> _Task to complete_: Write the whole listing out again, word for word.

> _Provided information_:
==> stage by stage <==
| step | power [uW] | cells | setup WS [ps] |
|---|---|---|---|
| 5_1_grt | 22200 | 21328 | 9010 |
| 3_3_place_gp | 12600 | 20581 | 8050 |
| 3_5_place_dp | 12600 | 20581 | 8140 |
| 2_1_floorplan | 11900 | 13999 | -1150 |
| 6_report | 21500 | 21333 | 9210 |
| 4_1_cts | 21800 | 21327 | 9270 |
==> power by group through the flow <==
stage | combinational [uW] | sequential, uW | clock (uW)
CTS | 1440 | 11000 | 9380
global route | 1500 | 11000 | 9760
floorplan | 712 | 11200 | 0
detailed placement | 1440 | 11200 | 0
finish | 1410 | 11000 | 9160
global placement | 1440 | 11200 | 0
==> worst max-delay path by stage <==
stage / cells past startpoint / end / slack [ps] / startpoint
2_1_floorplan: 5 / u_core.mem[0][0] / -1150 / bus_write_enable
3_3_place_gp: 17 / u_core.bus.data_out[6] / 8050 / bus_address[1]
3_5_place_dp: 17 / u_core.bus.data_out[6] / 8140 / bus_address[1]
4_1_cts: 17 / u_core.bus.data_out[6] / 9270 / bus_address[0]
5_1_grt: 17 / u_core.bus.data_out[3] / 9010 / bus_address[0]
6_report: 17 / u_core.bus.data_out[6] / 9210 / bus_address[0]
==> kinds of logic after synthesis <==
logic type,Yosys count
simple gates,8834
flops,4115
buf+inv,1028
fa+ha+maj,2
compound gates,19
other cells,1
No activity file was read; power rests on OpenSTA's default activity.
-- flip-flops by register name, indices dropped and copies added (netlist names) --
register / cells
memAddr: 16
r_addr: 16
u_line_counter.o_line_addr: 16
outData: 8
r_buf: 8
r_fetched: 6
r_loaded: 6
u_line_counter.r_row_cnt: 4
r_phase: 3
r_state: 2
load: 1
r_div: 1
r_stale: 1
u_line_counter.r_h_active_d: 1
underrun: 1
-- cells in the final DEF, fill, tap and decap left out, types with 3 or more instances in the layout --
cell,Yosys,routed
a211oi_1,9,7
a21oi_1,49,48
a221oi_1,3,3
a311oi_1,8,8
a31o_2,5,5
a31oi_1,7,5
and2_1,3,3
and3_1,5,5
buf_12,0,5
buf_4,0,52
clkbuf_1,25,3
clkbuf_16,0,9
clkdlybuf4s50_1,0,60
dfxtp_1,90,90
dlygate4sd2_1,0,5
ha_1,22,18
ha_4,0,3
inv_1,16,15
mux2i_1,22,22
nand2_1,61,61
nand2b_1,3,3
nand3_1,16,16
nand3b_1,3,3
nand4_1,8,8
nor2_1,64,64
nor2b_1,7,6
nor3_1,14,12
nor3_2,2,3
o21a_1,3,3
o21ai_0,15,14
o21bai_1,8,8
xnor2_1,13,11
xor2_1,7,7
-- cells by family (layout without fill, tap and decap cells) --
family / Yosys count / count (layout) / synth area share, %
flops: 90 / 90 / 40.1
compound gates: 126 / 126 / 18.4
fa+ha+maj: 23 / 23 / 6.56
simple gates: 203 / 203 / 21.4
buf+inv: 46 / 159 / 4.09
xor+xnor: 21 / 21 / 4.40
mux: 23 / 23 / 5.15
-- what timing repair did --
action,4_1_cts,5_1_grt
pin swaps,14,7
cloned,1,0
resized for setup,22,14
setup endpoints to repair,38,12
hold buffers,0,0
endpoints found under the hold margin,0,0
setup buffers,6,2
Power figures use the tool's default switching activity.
**config.mk**
```make
export PLATFORM = sky130hd
export DESIGN_NAME = rd_logic
export DESIGN_NICKNAME = d
export VERILOG_FILES = /design/src/rtl/rd_logic_pkg.sv /design/src/rtl/rd_logic_frame_sel.sv /design/src/rtl/rd_logic.sv
export SDC_FILE = /design/constraint.sdc
export NUM_CORES = 1
export LEC_CHECK = 0
export CAP_MARGIN = 40
export CORE_UTILIZATION = 45
export DETAILED_ROUTE_END_ITERATION = 12
export PLACE_DENSITY = 0.8
export SETUP_SLACK_MARGIN = 0.4
export SLEW_MARGIN = 10
export SYNTH_ARGS = -nofsm -noshare
export SYNTH_HDL_FRONTEND = slang
export SYNTH_SLANG_ARGS = --single-unit
```
**constraint.sdc**
```tcl
create_clock -name clk -period 3.5 [get_ports clk]
set_clock_uncertainty 0.1 [all_clocks]
set_input_delay 0.35 -clock clk [delete_from_list [all_inputs] [get_ports clk]]
set_output_delay 0.35 -clock clk [all_outputs]
set_load 0.005 [all_outputs]
```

> _Written solution_:
==> stage by stage <==
| step | power [uW] | cells | setup WS [ps] |
|---|---|---|---|
| 5_1_grt | 22200 | 21328 | 9010 |
| 3_3_place_gp | 12600 | 20581 | 8050 |
| 3_5_place_dp | 12600 | 20581 | 8140 |
| 2_1_floorplan | 11900 | 13999 | -1150 |
| 6_report | 21500 | 21333 | 9210 |
| 4_1_cts | 21800 | 21327 | 9270 |
==> power by group through the flow <==
stage | combinational [uW] | sequential, uW | clock (uW)
CTS | 1440 | 11000 | 9380
global route | 1500 | 11000 | 9760
floorplan | 712 | 11200 | 0
detailed placement | 1440 | 11200 | 0
finish | 1410 | 11000 | 9160
global placement | 1440 | 11200 | 0
==> worst max-delay path by stage <==
stage / cells past startpoint / end / slack [ps] / startpoint
2_1_floorplan: 5 / u_core.mem[0][0] / -1150 / bus_write_enable
3_3_place_gp: 17 / u_core.bus.data_out[6] / 8050 / bus_address[1]
3_5_place_dp: 17 / u_core.bus.data_out[6] / 8140 / bus_address[1]
4_1_cts: 17 / u_core.bus.data_out[6] / 9270 / bus_address[0]
5_1_grt: 17 / u_core.bus.data_out[3] / 9010 / bus_address[0]
6_report: 17 / u_core.bus.data_out[6] / 9210 / bus_address[0]
==> kinds of logic after synthesis <==
logic type,Yosys count
simple gates,8834
flops,4115
buf+inv,1028
fa+ha+maj,2
compound gates,19
other cells,1
No activity file was read; power rests on OpenSTA's default activity.
-- flip-flops by register name, indices dropped and copies added (netlist names) --
register / cells
memAddr: 16
r_addr: 16
u_line_counter.o_line_addr: 16
outData: 8
r_buf: 8
r_fetched: 6
r_loaded: 6
u_line_counter.r_row_cnt: 4
r_phase: 3
r_state: 2
load: 1
r_div: 1
r_stale: 1
u_line_counter.r_h_active_d: 1
underrun: 1
-- cells in the final DEF, fill, tap and decap left out, types with 3 or more instances in the layout --
cell,Yosys,routed
a211oi_1,9,7
a21oi_1,49,48
a221oi_1,3,3
a311oi_1,8,8
a31o_2,5,5
a31oi_1,7,5
and2_1,3,3
and3_1,5,5
buf_12,0,5
buf_4,0,52
clkbuf_1,25,3
clkbuf_16,0,9
clkdlybuf4s50_1,0,60
dfxtp_1,90,90
dlygate4sd2_1,0,5
ha_1,22,18
ha_4,0,3
inv_1,16,15
mux2i_1,22,22
nand2_1,61,61
nand2b_1,3,3
nand3_1,16,16
nand3b_1,3,3
nand4_1,8,8
nor2_1,64,64
nor2b_1,7,6
nor3_1,14,12
nor3_2,2,3
o21a_1,3,3
o21ai_0,15,14
o21bai_1,8,8
xnor2_1,13,11
xor2_1,7,7
-- cells by family (layout without fill, tap and decap cells) --
family / Yosys count / count (layout) / synth area share, %
flops: 90 / 90 / 40.1
compound gates: 126 / 126 / 18.4
fa+ha+maj: 23 / 23 / 6.56
simple gates: 203 / 203 / 21.4
buf+inv: 46 / 159 / 4.09
xor+xnor: 21 / 21 / 4.40
mux: 23 / 23 / 5.15
-- what timing repair did --
action,4_1_cts,5_1_grt
pin swaps,14,7
cloned,1,0
resized for setup,22,14
setup endpoints to repair,38,12
hold buffers,0,0
endpoints found under the hold margin,0,0
setup buffers,6,2
Power figures use the tool's default switching activity.
**config.mk**
```make
export PLATFORM = sky130hd
export DESIGN_NAME = rd_logic
export DESIGN_NICKNAME = d
export VERILOG_FILES = /design/src/rtl/rd_logic_pkg.sv /design/src/rtl/rd_logic_frame_sel.sv /design/src/rtl/rd_logic.sv
export SDC_FILE = /design/constraint.sdc
export NUM_CORES = 1
export LEC_CHECK = 0
export CAP_MARGIN = 40
export CORE_UTILIZATION = 45
export DETAILED_ROUTE_END_ITERATION = 12
export PLACE_DENSITY = 0.8
export SETUP_SLACK_MARGIN = 0.4
export SLEW_MARGIN = 10
export SYNTH_ARGS = -nofsm -noshare
export SYNTH_HDL_FRONTEND = slang
export SYNTH_SLANG_ARGS = --single-unit
```
**constraint.sdc**
```tcl
create_clock -name clk -period 3.5 [get_ports clk]
set_clock_uncertainty 0.1 [all_clocks]
set_input_delay 0.35 -clock clk [delete_from_list [all_inputs] [get_ports clk]]
set_output_delay 0.35 -clock clk [all_outputs]
set_load 0.005 [all_outputs]
```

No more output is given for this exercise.